Muçulmano convertido ao cristianismo que poderia ser condenado à morte deverá ser declarado mentalmente incapaz

Afeganistão prepara soltura de apóstata

22.mar.2006/Reuters
O afegão Abdur Rahman segura uma Bíblia em tribunal que o julga por apostasia, em Cabul



DA REDAÇÃO

O juiz encarregado de julgar um afegão que poderia ser condenado à morte por ter se convertido ao cristianismo considerou que havia problemas técnicos no processo e devolveu o caso ontem para a Promotoria. É a senha para que Abdur Rahman, cuja libertação está sendo exigida pelos países ocidentais que sustentam o governo afegão, seja solto.
A fim de tentar contornar a ira de clérigos conservadores que exigem a punição de Rahman, ele poderá ser declarado louco. A família diz que ele ouve vozes. Um funcionário do governo afegão com grande familiaridade com o caso afirmou à agência de notícias Associated Press que Rahman, 41, poderá ser solto ainda hoje.
Embora o cristianismo não seja proibido no Afeganistão, a apostasia, o abandono da fé islâmica, é punido com a morte segundo a sharia, a lei islâmica parcialmente aplicada no país.
Um promotor disse que o estado mental de Rahman vai ser examinado. Vários de seus parentes afirmaram que ele está com problemas mentais. "É função da Promotoria decidir se ele está mentalmente apto a enfrentar um julgamento", disse o porta-voz da Suprema Corte do Afeganistão, Abdul Wakil Omeri.

Entrevista
Em entrevista publicada ontem por um jornal italiano, Rahman disse que tomou a decisão de converter-se com plena consciência. "Se eu tiver de morrer, morrerei", disse o réu ao "La Repubblica", que não o entrevistou diretamente, mas conseguiu mandar as perguntas e receber as respostas por meio de um representante de instituição de direitos humanos que o visitou na prisão.
Rahman disse que decidiu tornar-se cristão em "pequenos passos", depois de deixar o Afeganistão nos anos 90. Ele mudou-se para Peshawar, no Paquistão, e daí para a Alemanha.
"Em Peshawar, trabalhei para uma organização humanitária. Eles eram católicos. Comecei a conversar com eles sobre religião, li a Bíblia e abri meu coração", afirmou. Rahman também disse ao "La Repubblica" que sua família -incluindo a ex-mulher e duas filhas adolescentes- denunciou-o às autoridades.

Dificuldade
O caso coloca o presidente afegão, Hamid Karzai, numa posição difícil.
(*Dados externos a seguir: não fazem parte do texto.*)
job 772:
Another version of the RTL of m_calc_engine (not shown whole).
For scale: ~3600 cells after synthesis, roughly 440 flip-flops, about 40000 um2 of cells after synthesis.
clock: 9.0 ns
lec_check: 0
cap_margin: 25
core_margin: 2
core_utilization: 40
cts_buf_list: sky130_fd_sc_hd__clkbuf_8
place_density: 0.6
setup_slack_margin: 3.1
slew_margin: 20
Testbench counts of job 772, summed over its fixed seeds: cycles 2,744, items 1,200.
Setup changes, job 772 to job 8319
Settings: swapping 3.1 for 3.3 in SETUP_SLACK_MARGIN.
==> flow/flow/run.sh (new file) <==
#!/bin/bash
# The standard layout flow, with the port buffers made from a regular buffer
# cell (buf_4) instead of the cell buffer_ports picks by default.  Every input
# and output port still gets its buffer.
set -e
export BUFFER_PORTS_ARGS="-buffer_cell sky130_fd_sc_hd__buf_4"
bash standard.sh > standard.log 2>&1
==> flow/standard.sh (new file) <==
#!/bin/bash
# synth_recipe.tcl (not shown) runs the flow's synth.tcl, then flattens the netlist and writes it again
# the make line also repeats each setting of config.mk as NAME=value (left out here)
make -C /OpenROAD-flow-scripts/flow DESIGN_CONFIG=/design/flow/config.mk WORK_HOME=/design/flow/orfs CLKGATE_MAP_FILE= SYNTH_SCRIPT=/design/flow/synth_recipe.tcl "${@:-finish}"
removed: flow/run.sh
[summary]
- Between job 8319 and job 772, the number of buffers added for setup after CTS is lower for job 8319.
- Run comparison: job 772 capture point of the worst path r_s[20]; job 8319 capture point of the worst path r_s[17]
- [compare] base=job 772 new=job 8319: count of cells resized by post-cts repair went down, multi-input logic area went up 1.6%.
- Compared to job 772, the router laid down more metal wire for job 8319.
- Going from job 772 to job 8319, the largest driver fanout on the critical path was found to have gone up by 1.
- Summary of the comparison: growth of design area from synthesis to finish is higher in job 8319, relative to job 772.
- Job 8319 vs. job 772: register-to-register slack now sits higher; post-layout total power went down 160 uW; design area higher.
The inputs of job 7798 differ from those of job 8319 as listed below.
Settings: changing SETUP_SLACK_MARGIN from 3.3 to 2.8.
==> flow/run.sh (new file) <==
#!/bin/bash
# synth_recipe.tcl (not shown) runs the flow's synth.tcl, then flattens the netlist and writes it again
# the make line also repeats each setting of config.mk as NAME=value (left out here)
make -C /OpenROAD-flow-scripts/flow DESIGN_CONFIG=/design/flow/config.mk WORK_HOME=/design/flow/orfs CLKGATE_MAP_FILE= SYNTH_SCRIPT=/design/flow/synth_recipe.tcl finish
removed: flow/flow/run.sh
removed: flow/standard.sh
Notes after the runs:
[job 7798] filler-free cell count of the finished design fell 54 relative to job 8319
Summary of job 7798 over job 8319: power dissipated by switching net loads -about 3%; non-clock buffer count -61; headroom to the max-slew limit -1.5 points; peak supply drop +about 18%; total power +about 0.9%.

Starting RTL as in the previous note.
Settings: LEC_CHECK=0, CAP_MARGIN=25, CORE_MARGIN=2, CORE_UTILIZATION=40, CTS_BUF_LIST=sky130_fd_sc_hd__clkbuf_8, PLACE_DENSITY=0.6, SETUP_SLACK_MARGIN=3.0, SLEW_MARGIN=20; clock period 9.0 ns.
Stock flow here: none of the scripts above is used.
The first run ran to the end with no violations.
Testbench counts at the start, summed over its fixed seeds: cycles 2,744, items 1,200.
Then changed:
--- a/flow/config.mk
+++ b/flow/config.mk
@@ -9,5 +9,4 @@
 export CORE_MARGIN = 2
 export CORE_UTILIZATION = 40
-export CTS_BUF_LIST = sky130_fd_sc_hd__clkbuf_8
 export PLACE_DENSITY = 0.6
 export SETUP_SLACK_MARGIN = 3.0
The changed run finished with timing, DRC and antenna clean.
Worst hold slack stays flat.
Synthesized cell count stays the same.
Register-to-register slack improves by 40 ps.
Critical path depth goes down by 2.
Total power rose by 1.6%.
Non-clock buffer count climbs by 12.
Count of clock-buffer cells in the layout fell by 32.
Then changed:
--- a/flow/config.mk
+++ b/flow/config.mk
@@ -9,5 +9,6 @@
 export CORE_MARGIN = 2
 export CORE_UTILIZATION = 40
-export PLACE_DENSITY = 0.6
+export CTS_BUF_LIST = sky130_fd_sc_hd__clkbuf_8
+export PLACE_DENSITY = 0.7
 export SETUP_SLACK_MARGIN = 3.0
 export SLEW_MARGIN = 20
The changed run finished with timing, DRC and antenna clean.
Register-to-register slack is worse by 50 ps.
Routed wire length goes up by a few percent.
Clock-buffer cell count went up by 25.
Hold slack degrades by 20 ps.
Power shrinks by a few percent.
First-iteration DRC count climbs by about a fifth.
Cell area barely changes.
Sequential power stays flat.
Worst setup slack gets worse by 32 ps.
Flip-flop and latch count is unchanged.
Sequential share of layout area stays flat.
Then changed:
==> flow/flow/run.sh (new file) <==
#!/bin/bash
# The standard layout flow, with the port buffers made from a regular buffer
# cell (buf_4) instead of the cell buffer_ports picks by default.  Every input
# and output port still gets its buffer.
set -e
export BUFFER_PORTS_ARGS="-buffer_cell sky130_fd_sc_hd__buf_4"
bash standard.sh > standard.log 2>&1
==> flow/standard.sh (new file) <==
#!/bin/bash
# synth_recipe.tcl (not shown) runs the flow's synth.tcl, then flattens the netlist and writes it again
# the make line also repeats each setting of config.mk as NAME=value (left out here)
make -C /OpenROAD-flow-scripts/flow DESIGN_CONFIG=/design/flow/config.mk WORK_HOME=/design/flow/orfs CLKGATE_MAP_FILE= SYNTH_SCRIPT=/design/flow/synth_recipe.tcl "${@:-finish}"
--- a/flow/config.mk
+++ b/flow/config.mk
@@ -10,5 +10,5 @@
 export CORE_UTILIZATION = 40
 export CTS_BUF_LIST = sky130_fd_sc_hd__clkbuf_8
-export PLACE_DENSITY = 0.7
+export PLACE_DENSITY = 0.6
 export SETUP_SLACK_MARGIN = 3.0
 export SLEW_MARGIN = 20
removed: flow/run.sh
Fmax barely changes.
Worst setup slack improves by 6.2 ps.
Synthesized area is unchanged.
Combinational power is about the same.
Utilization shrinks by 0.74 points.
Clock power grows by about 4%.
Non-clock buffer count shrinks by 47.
From an optimization exercise on the open Yosys and OpenROAD flow, aimed at small area, a short achievable clock period and few clock cycles; shortcuts taken in it are not production practice. In this exercise RTL edits were held to simulation tests only and were not proved equivalent to the original. Power figures rest on the tool's default switching activity, not on a simulated workload.

## flow/design.v (module list and top-level ports; edited modules follow where they fit)
// module mod509_reduce: 35 lines
// module fast_add: 35 lines
// module fast_gt: 26 lines
// module inv_table: 917 lines
// module series_sorter: 33 lines
// module sp_top: 140 lines
module sp_top
(
	input  logic         clk,
	input  logic         rst_n,
	input  sp_pkg::series_beat_t in_beat,
	input  sp_pkg::sp_mode_t     in_mode,
	output sp_pkg::series_beat_t out_beat
);
  // ...
==> flow/flow/run.sh <==
#!/bin/bash
set -o pipefail
export SETUP_SLACK_MARGIN=6.7
bash standard.sh > standard.log 2>&1
==> flow/standard.sh <==
#!/bin/bash
# synth_recipe.tcl (not shown) runs the flow's synth.tcl, then flattens the netlist and writes it again
# the make line also repeats each setting of config.mk as NAME=value (left out here)
make -C /OpenROAD-flow-scripts/flow DESIGN_CONFIG=/design/flow/config.mk WORK_HOME=/design/flow/orfs CLKGATE_MAP_FILE= SYNTH_SCRIPT=/design/flow/synth_recipe.tcl "${@:-finish}"
==> flow/config.mk <==
export PLATFORM = sky130hd
export DESIGN_NAME = sp_top
export DESIGN_NICKNAME = sp_top
export VERILOG_FILES = /design/flow/design.v
export SDC_FILE = /design/flow/constraint.sdc
export NUM_CORES = 4
export LEC_CHECK = 0
export CAP_MARGIN = 20
export CORE_MARGIN = 2
export CORE_UTILIZATION = 40
export PLACE_DENSITY = 0.45
export SLEW_MARGIN = 20
export SYNTH_HIERARCHICAL = 1
==> flow/constraint.sdc <==
create_clock -name core_clock -period 10.0 [get_ports {clk}]
set_input_delay 2.0000 -clock core_clock [delete_from_list [all_inputs] [get_ports {clk}]]
set_output_delay 2.0000 -clock core_clock [all_outputs]
set_load 0.01 [all_outputs]
==> qor.yml, run 1 <==
pwr:
  p_int_mw: 2.705
  power_density_mw_per_mm2: 350.4
  seq_power_share: 0.227
  power.total_mw: 4.910
  max-vdd-ir-drop_v: 0.0001476
  power_leader: "combinational logic"
  switching_share: 0.4491
global_route:
  grt_overflow_total: 0
  grt_pass1_wl_mm: 62.41
  first_global_vias: 10170
  met2_usage: 0.4143
detailed_routing:
  num_vias: 10720
  drt_first_pass_iters: 6
run_status:
  outcome: "finished clean"
logic_synthesis:
  yosys_warnings: 19
  synth.top_cell.area_share: 0.2526
  synth_area_leaders: "edfxtp_1, ha_1, dfxtp_1, mux2_2, nand2_1"
  synth_top_family_by_area: "compound AO/OA/AOI/OAI gates"
  syn-cell-area_mm2: 0.01153
  syn_inst: 1253
min_path:
  min_path_type: "flop to flop"
placement:
  routabilityCongestion: 0.9818
sta:
  tns_ns: 0
  fin_crit_sh: 0.3318
  fmax_mhz: 301.4
  setup_viol: 0
worst_setup_path:
  critPathSlowestCell: "edfxtp_1"
  r2r_end: "out_d[7]"
cells_and_area:
  final_cells: 1723
  multi_input_area_share: 0.5285
  largest_reg_flops: 50
  reg.largest.list: "a (50), sort_inst.ent (45), q2 (10)"
  multi_input_area_mm2: 0.007405
clock_tree:
  cts_made_buffers: 17
  hold_buffers: 0
Testbench counts, summed over its fixed seeds: cycles 6,624.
Enquanto países como os EUA e o Reino Unido exigem que o julgamento seja suspenso em nome da liberdade religiosa, clérigos conservadores, que detêm bastante poder no país, querem a aplicação da sharia. Religiosos ameaçaram incitar a população a matar Rahman se ele for solto. Disseram que haverá problemas se o julgamento for suspenso.
"Haverá muitos protestos", disse Faiez Mohammed, clérigo sunita na cidade de Kunduz.
Rahman foi transferido para a prisão de segurança máxima Policharki, depois que presos de um outro centro de detenção em Cabul o ameaçaram.
Policharki é uma prisão de alta segurança que abriga cerca de 2.000 presos, incluindo uns 350 militantes do Taleban e da rede Al Qaeda. Eles são acusados de incitar um motim no mês passado que deixou seis mortos.
"Nós o vigiamos constantemente. Esse é um caso muito delicado, então ele precisa de muita segurança", disse o diretor da prisão, general Shahmir Amirpur.
Rahman está sozinho numa cela próxima da guarda, disse o diretor. Afirmou também que ele pediu uma Bíblia aos guardas, mas ninguém tinha uma para lhe dar.